[Task details]: Whenever a line below holds the word "room", copy that line.

════════════════════

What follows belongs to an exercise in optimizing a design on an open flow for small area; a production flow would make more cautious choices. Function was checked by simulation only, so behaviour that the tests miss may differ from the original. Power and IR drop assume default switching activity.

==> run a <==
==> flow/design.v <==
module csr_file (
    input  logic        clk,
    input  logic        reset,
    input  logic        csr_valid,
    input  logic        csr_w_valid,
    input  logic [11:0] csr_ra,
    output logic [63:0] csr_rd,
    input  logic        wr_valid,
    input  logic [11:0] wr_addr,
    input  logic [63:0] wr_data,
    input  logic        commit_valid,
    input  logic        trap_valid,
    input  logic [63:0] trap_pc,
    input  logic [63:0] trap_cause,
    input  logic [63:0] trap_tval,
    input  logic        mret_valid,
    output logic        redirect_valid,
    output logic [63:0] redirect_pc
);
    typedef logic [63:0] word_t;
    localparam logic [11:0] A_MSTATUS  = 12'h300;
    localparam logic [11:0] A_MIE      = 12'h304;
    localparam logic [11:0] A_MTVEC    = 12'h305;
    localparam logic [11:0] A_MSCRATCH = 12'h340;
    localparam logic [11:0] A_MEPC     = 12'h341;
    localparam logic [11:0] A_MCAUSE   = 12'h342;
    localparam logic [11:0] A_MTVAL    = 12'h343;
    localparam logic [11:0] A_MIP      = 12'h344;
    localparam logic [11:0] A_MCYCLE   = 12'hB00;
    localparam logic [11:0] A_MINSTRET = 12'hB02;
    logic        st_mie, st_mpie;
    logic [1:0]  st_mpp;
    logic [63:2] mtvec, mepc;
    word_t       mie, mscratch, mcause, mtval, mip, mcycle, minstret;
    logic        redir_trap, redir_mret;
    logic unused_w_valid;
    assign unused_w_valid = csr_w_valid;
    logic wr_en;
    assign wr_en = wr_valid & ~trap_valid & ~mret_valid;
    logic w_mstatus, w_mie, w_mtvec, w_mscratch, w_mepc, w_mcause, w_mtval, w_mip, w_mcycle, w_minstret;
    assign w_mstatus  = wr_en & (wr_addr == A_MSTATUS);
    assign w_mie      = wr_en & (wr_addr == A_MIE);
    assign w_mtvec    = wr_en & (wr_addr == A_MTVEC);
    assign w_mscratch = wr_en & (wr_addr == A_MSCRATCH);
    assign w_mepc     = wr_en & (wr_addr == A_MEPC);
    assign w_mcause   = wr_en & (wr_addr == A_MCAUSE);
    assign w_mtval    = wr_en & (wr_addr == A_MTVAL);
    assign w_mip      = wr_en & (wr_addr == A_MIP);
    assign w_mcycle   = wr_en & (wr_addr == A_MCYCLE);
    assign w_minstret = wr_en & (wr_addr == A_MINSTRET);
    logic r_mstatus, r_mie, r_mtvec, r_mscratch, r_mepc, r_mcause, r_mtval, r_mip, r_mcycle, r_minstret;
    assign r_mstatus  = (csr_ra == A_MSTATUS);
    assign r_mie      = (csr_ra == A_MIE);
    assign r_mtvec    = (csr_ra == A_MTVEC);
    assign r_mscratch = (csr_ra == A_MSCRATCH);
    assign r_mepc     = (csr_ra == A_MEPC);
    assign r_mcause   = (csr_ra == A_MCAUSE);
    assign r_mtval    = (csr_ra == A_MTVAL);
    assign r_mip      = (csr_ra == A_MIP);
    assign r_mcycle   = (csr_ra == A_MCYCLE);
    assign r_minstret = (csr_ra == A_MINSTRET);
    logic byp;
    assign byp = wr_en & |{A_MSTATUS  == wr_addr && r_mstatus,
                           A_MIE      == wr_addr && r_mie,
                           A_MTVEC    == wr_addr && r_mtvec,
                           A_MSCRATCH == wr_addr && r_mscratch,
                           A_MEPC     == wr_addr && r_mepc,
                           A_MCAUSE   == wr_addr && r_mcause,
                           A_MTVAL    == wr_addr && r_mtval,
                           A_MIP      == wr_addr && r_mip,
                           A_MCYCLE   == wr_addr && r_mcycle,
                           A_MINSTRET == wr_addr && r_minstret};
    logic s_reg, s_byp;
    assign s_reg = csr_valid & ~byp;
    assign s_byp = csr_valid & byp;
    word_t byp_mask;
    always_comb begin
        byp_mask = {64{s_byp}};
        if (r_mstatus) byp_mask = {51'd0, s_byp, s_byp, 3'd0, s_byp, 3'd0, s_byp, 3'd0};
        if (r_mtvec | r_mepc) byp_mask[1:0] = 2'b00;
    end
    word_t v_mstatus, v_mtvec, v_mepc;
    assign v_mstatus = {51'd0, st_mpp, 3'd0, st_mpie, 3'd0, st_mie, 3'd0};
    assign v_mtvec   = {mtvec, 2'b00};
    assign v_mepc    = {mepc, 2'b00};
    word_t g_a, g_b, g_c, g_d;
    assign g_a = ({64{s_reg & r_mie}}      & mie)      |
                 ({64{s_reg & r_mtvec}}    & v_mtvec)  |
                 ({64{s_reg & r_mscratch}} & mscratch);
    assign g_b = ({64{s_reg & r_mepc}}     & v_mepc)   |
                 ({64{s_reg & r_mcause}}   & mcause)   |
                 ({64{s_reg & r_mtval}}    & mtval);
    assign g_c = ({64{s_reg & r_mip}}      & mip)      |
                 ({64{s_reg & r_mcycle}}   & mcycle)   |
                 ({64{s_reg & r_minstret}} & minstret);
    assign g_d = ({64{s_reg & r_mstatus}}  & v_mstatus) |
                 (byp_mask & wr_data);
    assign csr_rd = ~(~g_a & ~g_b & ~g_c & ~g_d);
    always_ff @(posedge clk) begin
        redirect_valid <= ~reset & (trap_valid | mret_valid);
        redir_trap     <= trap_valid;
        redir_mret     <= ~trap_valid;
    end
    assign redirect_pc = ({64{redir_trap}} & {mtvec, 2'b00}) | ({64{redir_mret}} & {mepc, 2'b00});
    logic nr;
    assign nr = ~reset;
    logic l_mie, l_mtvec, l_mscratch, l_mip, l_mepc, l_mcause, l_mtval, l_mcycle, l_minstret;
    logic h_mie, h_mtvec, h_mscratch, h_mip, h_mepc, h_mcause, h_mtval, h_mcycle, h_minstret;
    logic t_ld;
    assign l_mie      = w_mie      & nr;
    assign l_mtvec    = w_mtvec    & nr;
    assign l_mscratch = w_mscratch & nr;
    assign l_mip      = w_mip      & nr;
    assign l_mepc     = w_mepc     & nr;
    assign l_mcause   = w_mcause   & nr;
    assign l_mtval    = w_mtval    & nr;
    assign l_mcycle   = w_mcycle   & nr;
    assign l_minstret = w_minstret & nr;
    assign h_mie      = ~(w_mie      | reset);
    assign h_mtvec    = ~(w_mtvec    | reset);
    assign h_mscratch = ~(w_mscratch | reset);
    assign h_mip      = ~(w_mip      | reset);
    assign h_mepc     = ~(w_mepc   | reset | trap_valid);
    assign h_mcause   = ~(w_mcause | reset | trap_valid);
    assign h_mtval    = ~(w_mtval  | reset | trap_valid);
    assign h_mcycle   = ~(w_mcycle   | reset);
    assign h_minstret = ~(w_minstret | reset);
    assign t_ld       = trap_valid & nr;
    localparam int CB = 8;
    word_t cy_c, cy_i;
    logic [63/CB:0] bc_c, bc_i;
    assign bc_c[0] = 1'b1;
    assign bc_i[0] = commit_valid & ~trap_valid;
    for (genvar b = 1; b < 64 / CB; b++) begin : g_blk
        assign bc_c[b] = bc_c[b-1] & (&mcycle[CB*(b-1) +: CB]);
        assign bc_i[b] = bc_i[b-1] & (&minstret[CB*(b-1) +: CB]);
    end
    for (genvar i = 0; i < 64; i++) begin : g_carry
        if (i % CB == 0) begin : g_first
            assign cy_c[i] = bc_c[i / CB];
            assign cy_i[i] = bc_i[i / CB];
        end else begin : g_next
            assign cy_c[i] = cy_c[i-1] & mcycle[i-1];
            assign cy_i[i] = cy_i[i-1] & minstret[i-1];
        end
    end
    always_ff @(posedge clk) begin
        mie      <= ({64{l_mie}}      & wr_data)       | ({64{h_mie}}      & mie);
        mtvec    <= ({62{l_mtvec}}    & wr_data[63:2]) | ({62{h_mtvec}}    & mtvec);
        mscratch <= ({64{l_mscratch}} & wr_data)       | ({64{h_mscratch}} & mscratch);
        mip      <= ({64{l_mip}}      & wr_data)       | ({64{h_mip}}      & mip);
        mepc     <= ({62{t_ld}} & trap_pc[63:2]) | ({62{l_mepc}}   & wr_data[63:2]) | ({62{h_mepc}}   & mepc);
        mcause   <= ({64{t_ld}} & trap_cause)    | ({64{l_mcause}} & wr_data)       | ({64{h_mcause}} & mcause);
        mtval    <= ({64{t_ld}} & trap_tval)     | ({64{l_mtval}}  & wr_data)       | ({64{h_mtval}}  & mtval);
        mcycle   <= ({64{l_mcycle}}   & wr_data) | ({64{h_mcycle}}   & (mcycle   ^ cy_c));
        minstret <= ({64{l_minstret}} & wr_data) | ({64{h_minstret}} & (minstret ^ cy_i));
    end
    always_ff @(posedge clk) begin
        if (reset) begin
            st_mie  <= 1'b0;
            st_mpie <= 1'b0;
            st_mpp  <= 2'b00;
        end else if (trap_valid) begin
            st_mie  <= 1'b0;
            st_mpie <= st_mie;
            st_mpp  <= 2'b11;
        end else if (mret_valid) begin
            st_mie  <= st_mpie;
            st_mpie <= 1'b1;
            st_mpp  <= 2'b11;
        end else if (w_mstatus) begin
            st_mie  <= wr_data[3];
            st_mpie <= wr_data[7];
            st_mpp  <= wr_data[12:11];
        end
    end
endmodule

════════════════════

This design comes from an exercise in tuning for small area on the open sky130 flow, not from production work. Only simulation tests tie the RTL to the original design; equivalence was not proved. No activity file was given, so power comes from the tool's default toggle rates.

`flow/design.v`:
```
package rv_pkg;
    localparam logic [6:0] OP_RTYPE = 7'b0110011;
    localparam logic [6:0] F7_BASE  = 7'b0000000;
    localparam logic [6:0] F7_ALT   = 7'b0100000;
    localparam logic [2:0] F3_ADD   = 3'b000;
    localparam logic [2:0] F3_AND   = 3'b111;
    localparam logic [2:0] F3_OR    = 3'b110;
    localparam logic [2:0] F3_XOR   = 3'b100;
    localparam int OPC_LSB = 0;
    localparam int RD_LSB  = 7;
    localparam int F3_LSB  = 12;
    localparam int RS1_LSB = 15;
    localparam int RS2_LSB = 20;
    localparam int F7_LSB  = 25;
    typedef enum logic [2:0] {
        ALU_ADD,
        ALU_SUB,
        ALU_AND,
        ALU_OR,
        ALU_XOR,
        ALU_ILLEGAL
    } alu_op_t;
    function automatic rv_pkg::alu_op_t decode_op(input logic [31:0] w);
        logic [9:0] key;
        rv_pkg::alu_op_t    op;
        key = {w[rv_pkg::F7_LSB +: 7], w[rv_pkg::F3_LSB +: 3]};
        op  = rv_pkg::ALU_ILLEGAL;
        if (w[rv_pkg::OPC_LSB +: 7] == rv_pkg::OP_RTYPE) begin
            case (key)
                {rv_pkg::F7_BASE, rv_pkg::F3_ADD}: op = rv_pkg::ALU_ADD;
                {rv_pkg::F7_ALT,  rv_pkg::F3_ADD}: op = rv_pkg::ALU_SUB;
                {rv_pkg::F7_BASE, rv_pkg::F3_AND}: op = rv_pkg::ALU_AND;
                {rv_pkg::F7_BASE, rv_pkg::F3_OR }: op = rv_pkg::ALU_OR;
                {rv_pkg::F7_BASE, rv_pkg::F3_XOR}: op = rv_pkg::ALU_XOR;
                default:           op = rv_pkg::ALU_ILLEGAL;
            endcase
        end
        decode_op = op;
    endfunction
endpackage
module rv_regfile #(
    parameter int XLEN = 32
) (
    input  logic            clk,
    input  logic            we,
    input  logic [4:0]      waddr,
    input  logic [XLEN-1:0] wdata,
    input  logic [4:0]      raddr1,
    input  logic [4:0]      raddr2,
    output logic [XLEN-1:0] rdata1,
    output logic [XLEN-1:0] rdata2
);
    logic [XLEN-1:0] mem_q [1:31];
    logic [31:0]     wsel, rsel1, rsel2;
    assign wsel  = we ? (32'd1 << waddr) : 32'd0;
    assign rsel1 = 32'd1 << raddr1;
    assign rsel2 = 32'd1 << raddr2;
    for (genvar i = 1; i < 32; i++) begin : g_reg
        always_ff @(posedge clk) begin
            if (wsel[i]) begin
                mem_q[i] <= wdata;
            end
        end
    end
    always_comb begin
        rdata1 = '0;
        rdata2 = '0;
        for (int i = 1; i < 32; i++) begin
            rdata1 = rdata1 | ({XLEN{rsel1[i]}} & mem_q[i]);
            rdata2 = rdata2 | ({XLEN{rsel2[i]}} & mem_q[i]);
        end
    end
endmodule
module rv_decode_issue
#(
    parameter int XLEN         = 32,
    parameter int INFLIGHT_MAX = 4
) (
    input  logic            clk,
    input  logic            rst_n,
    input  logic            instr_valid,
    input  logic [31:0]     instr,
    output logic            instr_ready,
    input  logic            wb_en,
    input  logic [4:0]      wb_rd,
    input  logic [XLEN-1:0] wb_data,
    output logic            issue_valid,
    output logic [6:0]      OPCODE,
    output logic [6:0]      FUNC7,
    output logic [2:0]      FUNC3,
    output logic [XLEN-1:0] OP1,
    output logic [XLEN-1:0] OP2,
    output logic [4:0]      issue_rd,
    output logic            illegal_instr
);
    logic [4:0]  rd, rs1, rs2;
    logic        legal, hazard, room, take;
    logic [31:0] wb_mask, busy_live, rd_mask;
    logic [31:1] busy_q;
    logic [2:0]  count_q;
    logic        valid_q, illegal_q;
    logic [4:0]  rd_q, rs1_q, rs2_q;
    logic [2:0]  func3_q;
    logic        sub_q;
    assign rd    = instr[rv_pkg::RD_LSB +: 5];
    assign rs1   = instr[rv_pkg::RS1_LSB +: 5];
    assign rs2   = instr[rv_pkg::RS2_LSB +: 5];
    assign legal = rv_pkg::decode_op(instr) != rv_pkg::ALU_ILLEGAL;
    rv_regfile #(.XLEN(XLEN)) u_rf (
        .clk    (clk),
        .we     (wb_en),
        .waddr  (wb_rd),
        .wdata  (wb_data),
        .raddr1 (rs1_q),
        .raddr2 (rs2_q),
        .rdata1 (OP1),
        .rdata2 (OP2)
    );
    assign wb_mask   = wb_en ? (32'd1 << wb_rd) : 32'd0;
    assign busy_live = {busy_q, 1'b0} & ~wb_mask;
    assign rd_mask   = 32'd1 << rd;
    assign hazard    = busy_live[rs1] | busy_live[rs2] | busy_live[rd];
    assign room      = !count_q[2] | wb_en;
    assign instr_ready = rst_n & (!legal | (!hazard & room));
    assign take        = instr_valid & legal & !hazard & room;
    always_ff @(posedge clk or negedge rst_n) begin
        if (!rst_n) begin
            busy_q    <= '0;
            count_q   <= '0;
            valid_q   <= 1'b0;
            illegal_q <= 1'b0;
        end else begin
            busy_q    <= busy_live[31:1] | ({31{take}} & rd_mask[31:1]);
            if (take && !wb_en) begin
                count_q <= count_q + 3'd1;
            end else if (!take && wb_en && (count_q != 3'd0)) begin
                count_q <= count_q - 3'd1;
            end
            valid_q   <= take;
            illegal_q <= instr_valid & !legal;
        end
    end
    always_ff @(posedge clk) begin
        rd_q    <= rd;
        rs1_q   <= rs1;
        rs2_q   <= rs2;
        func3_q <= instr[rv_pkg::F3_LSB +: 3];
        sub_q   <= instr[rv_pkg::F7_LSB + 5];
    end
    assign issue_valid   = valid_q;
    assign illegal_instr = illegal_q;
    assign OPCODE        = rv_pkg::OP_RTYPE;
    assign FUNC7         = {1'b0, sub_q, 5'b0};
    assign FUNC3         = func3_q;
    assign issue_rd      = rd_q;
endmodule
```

════════════════════

[Solution to the problem]:
    logic        legal, hazard, room, take;
    assign room      = !count_q[2] | wb_en;
    assign instr_ready = rst_n & (!legal | (!hazard & room));
    assign take        = instr_valid & legal & !hazard & room;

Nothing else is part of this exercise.